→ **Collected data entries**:
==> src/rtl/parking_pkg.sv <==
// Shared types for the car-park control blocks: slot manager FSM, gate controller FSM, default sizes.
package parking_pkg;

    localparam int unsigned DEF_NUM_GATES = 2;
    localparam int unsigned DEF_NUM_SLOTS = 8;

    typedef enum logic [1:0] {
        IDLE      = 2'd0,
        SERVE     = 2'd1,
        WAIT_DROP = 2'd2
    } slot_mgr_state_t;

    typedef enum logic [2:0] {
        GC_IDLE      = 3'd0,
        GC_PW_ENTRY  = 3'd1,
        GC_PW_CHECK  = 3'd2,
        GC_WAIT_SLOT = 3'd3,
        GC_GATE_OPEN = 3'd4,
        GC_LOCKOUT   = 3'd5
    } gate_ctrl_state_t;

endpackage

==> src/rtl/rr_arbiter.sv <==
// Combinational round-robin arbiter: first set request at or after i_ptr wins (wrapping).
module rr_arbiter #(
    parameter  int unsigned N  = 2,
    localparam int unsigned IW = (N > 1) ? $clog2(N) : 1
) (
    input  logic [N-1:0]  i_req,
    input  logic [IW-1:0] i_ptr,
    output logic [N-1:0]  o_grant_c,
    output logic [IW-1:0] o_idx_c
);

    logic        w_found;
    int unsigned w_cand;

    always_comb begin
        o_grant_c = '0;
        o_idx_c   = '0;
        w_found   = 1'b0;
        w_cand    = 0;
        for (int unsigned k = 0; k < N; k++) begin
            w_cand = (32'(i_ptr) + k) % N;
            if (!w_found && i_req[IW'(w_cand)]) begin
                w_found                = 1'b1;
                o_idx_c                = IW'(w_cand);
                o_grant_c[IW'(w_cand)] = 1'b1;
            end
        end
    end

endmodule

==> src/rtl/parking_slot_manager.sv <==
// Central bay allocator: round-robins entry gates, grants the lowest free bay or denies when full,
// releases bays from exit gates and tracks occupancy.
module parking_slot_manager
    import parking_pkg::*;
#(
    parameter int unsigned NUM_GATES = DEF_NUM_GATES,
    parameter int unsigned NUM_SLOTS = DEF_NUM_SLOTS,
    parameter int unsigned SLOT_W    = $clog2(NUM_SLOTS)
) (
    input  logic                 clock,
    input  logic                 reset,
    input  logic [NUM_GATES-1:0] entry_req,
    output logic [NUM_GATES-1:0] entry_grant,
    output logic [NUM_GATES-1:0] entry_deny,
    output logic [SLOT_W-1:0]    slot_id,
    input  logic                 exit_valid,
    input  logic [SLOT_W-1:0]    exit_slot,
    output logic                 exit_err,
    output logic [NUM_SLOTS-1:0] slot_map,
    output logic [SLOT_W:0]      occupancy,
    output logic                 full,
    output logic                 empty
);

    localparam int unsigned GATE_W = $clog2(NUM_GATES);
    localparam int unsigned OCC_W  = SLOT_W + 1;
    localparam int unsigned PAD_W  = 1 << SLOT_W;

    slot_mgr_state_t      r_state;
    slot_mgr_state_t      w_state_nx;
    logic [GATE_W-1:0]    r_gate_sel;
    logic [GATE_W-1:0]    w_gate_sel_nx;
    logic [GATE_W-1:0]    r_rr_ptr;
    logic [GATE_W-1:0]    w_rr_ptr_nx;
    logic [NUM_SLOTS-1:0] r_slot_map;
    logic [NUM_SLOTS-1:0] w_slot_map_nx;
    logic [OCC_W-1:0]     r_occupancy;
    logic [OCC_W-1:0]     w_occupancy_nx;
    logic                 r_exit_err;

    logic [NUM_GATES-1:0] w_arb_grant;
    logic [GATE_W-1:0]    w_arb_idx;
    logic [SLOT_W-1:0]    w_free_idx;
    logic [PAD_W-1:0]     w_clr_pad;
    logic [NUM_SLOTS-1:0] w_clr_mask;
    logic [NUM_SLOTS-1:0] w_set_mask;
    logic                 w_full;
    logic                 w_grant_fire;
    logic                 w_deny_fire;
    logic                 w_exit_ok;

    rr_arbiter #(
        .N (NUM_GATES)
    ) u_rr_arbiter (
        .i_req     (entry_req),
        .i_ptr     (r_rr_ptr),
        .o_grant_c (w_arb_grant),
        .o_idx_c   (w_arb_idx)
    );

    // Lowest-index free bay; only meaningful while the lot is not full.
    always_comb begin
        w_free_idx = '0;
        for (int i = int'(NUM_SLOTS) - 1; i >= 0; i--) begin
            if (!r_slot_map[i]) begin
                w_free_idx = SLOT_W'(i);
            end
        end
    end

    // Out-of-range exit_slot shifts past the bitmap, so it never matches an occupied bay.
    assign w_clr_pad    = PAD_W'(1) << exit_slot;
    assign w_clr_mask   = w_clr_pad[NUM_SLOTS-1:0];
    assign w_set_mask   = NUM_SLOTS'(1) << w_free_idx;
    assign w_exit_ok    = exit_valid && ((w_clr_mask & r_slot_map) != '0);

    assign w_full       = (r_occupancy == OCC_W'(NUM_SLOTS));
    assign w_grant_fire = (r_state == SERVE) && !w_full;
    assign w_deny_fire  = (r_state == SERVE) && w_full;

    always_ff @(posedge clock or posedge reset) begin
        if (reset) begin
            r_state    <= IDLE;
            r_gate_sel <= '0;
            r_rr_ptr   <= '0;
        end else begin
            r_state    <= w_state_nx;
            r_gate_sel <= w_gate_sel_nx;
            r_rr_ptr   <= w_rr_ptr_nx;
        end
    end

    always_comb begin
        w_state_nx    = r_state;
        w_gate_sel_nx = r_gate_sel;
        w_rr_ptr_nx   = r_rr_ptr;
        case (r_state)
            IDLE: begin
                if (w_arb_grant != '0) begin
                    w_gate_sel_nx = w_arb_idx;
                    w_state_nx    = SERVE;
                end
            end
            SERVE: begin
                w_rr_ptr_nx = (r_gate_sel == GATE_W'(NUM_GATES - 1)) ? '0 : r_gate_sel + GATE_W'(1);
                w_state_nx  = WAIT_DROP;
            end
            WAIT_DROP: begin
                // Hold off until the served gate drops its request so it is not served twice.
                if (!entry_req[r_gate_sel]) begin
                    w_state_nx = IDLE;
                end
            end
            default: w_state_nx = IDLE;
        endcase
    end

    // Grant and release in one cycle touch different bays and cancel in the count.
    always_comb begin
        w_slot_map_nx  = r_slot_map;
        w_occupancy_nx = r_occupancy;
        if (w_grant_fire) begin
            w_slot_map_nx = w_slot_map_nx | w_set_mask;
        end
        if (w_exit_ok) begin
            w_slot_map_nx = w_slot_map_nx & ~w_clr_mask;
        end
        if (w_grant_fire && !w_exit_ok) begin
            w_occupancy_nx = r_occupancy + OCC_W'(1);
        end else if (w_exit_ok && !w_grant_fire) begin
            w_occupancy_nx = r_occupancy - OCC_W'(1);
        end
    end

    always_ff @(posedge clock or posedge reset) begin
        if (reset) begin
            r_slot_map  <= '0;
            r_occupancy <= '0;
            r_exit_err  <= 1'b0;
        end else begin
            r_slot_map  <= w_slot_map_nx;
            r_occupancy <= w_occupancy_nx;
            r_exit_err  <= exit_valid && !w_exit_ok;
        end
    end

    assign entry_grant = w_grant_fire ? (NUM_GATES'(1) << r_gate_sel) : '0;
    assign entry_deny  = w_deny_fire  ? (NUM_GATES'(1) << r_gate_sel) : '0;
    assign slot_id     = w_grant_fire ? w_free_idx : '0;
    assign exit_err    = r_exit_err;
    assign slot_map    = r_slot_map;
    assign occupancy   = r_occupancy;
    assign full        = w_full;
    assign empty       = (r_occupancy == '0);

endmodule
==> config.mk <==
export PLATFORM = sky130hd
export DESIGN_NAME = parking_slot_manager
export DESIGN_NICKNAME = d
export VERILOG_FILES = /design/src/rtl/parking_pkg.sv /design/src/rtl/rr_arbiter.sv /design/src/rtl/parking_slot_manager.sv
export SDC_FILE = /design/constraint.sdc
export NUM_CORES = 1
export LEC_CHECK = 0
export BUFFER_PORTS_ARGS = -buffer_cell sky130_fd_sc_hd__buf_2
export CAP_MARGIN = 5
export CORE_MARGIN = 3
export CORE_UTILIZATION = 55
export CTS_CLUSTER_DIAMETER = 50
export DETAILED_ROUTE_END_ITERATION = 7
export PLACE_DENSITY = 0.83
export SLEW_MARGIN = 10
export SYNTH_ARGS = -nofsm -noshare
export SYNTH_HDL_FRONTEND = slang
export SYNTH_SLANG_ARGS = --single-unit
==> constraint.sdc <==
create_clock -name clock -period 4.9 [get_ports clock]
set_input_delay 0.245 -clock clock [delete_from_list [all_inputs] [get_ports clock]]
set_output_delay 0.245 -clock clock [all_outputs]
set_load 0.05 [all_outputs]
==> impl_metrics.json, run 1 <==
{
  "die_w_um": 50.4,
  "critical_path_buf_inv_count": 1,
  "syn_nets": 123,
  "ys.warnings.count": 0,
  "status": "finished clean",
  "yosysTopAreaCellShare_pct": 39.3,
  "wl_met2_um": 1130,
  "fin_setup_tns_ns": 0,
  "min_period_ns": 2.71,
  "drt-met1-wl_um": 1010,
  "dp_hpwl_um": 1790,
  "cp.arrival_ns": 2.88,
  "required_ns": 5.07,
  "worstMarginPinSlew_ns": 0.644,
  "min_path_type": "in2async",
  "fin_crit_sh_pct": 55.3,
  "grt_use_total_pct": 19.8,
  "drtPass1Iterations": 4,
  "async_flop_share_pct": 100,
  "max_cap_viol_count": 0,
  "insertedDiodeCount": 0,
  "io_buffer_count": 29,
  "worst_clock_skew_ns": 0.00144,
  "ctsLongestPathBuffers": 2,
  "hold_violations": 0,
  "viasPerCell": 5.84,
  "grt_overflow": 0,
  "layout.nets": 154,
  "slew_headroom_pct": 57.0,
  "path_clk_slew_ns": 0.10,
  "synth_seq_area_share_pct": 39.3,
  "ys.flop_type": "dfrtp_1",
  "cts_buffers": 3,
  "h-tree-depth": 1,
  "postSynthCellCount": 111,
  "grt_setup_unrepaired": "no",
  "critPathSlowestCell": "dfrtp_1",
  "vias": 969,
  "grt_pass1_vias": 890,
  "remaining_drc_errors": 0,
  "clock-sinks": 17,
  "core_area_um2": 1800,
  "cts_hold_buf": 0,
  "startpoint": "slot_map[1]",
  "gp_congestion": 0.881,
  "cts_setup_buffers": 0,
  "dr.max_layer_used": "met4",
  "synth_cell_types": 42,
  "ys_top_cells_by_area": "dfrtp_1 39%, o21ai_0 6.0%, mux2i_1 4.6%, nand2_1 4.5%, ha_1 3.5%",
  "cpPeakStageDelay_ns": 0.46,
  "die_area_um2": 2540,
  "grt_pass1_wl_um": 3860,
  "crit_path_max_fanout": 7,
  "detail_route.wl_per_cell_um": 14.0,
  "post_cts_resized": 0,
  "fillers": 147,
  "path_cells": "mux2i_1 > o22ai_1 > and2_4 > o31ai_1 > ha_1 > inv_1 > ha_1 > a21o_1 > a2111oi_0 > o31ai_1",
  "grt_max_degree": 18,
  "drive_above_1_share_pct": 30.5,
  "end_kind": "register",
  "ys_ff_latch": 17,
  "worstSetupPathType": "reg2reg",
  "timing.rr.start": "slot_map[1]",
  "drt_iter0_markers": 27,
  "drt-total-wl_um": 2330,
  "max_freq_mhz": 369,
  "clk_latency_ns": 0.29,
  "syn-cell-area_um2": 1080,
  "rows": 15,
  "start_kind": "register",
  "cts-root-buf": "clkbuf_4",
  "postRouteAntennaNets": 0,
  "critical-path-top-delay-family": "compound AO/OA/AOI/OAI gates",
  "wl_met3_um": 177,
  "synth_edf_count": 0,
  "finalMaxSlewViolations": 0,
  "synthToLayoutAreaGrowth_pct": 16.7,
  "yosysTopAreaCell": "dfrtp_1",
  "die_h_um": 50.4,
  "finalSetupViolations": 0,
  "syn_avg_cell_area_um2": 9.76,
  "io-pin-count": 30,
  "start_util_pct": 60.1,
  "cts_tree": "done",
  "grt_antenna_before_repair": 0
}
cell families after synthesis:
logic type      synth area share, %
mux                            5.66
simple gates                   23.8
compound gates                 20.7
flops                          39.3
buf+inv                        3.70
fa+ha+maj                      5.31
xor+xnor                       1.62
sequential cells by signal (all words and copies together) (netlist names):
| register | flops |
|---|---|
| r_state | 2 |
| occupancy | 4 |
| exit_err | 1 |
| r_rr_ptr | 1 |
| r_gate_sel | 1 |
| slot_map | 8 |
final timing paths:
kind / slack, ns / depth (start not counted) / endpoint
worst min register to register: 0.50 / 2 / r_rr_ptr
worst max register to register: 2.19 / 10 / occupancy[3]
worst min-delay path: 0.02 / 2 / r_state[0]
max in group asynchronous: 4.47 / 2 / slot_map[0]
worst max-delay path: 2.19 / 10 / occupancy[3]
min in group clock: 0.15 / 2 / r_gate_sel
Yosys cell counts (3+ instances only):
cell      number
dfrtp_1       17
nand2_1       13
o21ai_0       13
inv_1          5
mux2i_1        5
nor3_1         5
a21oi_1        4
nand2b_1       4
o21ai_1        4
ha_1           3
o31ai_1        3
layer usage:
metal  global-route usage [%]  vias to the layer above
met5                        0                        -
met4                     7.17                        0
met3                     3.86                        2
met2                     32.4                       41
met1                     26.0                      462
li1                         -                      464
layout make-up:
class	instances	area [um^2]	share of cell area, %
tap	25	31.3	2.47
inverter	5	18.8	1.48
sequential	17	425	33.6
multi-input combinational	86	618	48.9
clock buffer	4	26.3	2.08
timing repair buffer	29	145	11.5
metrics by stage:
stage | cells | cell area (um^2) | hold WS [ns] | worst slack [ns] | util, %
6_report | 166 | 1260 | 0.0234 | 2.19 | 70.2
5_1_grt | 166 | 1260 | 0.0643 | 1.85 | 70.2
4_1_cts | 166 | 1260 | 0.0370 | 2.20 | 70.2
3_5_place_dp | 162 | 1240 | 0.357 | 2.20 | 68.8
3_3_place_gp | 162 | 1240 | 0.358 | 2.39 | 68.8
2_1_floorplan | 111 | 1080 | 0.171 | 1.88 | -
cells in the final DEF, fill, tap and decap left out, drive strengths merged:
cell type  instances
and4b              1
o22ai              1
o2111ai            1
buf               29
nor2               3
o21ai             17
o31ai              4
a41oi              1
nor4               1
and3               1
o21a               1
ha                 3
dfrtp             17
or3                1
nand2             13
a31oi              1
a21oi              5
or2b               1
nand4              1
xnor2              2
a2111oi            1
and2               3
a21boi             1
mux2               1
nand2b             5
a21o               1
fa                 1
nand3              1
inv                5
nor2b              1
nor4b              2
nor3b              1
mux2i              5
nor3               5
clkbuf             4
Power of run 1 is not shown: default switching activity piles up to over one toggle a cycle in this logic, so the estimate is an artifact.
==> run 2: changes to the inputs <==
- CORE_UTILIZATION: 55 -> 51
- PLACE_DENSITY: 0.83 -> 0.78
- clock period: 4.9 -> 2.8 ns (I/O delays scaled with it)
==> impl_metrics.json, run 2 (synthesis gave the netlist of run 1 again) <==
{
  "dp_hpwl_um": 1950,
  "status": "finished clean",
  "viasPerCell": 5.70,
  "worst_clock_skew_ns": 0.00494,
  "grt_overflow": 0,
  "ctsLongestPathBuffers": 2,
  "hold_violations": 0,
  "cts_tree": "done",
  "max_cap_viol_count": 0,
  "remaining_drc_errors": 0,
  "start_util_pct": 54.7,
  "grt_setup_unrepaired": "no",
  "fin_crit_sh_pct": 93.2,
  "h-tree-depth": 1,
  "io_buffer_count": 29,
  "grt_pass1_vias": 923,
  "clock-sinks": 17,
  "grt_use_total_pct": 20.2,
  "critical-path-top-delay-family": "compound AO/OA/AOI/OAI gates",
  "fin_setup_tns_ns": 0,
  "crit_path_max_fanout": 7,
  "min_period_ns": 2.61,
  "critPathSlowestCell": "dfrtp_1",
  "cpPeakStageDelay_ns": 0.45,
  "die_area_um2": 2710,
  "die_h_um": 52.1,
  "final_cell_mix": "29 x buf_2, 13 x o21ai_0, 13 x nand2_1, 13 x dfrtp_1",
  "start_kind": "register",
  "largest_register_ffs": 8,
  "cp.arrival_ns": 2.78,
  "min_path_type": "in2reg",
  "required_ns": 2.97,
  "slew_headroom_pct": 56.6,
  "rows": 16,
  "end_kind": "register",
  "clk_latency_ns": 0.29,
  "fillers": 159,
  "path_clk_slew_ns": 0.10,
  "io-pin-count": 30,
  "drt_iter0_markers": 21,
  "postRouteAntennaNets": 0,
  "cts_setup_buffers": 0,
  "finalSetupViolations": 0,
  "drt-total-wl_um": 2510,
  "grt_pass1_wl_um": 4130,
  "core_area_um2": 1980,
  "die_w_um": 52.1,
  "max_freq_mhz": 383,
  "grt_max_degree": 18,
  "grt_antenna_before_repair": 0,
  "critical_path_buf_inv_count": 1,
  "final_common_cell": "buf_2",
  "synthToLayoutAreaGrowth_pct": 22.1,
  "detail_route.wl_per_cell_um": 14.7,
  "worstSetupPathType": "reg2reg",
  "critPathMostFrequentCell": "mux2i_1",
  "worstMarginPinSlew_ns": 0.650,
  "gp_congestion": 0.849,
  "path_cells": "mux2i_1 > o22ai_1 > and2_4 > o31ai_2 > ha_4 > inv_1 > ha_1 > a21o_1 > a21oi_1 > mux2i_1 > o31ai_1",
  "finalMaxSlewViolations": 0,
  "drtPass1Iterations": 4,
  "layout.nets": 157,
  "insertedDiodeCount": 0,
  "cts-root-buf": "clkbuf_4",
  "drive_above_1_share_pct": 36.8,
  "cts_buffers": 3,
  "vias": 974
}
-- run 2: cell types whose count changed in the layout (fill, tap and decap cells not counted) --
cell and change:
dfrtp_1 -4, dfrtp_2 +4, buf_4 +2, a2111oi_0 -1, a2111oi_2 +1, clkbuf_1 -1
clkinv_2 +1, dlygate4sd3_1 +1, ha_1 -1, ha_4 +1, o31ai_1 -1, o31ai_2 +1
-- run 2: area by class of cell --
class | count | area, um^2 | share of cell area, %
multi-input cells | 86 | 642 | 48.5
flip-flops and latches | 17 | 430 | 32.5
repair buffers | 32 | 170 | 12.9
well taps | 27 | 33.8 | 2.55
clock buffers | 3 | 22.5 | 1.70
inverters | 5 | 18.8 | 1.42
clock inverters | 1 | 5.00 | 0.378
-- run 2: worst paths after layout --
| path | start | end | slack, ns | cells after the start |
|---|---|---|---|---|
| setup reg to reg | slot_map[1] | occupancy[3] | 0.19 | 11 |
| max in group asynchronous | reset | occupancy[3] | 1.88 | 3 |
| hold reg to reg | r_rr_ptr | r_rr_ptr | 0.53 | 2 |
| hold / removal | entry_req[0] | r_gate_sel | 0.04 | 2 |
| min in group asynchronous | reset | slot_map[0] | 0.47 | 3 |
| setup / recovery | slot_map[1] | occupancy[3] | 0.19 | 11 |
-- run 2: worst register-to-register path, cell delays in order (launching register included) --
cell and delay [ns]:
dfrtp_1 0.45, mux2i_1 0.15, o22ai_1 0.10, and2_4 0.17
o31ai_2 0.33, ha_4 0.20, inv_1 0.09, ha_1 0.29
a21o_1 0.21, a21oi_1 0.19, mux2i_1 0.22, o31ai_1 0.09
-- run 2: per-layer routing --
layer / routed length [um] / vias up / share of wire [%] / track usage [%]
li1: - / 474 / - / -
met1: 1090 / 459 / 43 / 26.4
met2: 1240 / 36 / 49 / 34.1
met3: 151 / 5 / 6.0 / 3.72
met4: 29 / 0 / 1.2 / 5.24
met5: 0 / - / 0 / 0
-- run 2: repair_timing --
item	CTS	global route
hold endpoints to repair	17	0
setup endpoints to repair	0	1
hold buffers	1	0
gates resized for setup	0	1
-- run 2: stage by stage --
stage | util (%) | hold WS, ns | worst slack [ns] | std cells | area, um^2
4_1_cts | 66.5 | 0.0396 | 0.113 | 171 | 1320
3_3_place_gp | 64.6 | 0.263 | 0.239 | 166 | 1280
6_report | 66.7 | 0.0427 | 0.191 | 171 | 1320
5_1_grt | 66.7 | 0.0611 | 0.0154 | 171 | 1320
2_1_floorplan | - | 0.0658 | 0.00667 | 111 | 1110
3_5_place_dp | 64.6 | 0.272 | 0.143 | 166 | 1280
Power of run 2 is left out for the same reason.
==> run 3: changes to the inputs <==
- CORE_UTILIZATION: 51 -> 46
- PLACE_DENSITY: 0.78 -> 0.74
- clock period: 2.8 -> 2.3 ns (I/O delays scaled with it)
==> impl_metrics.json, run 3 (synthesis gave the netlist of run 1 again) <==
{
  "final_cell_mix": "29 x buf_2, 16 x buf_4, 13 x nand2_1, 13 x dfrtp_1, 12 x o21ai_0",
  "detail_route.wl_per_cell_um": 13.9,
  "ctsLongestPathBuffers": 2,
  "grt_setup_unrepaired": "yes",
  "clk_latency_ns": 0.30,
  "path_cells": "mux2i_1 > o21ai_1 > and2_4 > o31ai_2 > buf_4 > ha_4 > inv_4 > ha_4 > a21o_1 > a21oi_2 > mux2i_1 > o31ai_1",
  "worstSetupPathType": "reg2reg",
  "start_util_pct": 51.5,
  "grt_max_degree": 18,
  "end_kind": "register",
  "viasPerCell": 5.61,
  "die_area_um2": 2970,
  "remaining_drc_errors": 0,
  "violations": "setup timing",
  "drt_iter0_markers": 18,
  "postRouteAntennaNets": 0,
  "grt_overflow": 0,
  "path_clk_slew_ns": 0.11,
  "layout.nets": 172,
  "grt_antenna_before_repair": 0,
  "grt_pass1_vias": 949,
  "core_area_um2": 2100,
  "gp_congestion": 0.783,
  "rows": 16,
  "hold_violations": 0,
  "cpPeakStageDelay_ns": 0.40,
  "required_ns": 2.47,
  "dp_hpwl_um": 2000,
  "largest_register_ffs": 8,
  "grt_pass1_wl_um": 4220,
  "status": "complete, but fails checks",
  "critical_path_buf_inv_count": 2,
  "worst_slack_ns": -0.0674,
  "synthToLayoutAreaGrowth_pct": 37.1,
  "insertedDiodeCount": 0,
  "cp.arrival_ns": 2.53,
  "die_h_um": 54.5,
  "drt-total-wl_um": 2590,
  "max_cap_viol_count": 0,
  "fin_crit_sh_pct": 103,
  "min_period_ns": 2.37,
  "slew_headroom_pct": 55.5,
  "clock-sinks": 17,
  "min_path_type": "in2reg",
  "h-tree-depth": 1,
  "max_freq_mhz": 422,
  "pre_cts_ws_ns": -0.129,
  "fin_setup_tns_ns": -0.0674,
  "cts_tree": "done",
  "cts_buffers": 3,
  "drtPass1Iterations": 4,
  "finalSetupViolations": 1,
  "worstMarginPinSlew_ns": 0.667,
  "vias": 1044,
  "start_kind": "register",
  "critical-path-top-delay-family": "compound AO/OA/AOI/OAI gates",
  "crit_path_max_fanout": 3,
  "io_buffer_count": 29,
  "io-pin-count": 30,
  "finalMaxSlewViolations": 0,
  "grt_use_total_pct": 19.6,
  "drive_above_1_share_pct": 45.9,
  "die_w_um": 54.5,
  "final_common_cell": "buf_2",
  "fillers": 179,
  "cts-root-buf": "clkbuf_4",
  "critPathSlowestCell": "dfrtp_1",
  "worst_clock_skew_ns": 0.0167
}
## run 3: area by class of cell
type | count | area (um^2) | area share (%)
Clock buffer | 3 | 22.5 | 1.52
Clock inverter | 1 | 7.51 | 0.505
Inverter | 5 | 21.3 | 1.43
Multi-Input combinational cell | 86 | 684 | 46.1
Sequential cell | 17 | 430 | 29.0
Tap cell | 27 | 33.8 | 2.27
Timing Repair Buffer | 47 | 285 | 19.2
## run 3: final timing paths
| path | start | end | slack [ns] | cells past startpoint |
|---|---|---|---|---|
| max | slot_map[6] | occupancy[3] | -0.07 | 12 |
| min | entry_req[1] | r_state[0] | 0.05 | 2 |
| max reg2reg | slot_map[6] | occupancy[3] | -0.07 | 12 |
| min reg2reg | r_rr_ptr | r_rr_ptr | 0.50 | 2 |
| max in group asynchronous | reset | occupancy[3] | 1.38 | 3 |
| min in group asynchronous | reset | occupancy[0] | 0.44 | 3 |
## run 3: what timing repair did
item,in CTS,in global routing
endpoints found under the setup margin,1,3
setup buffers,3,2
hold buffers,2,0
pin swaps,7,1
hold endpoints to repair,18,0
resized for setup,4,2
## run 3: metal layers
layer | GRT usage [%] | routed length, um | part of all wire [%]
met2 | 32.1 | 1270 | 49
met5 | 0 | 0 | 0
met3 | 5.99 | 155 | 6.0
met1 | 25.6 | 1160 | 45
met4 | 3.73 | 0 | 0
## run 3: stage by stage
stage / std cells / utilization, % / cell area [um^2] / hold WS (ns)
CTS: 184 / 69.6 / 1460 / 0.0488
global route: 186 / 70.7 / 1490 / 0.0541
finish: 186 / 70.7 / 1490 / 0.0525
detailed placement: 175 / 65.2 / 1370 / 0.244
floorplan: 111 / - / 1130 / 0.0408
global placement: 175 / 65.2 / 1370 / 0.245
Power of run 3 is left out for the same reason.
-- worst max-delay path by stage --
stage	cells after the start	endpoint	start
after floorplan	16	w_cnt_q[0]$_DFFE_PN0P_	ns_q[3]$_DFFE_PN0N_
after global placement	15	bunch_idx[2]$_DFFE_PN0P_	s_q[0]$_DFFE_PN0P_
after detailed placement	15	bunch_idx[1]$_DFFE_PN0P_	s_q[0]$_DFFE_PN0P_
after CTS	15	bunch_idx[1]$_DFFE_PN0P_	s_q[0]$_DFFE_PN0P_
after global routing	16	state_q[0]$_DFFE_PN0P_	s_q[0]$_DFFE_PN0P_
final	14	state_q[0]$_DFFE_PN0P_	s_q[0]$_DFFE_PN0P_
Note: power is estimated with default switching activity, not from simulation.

→ **PROBLEM TO SOLVE**: All that should be written out is the stretch of lines above between the one holding "sequential cells by" and the one holding "worst min register", inclusive, exactly as given.

→ **RESULT OF THIS EXERCISE**:
sequential cells by signal (all words and copies together) (netlist names):
| register | flops |
|---|---|
| r_state | 2 |
| occupancy | 4 |
| exit_err | 1 |
| r_rr_ptr | 1 |
| r_gate_sel | 1 |
| slot_map | 8 |
final timing paths:
kind / slack, ns / depth (start not counted) / endpoint
worst min register to register: 0.50 / 2 / r_rr_ptr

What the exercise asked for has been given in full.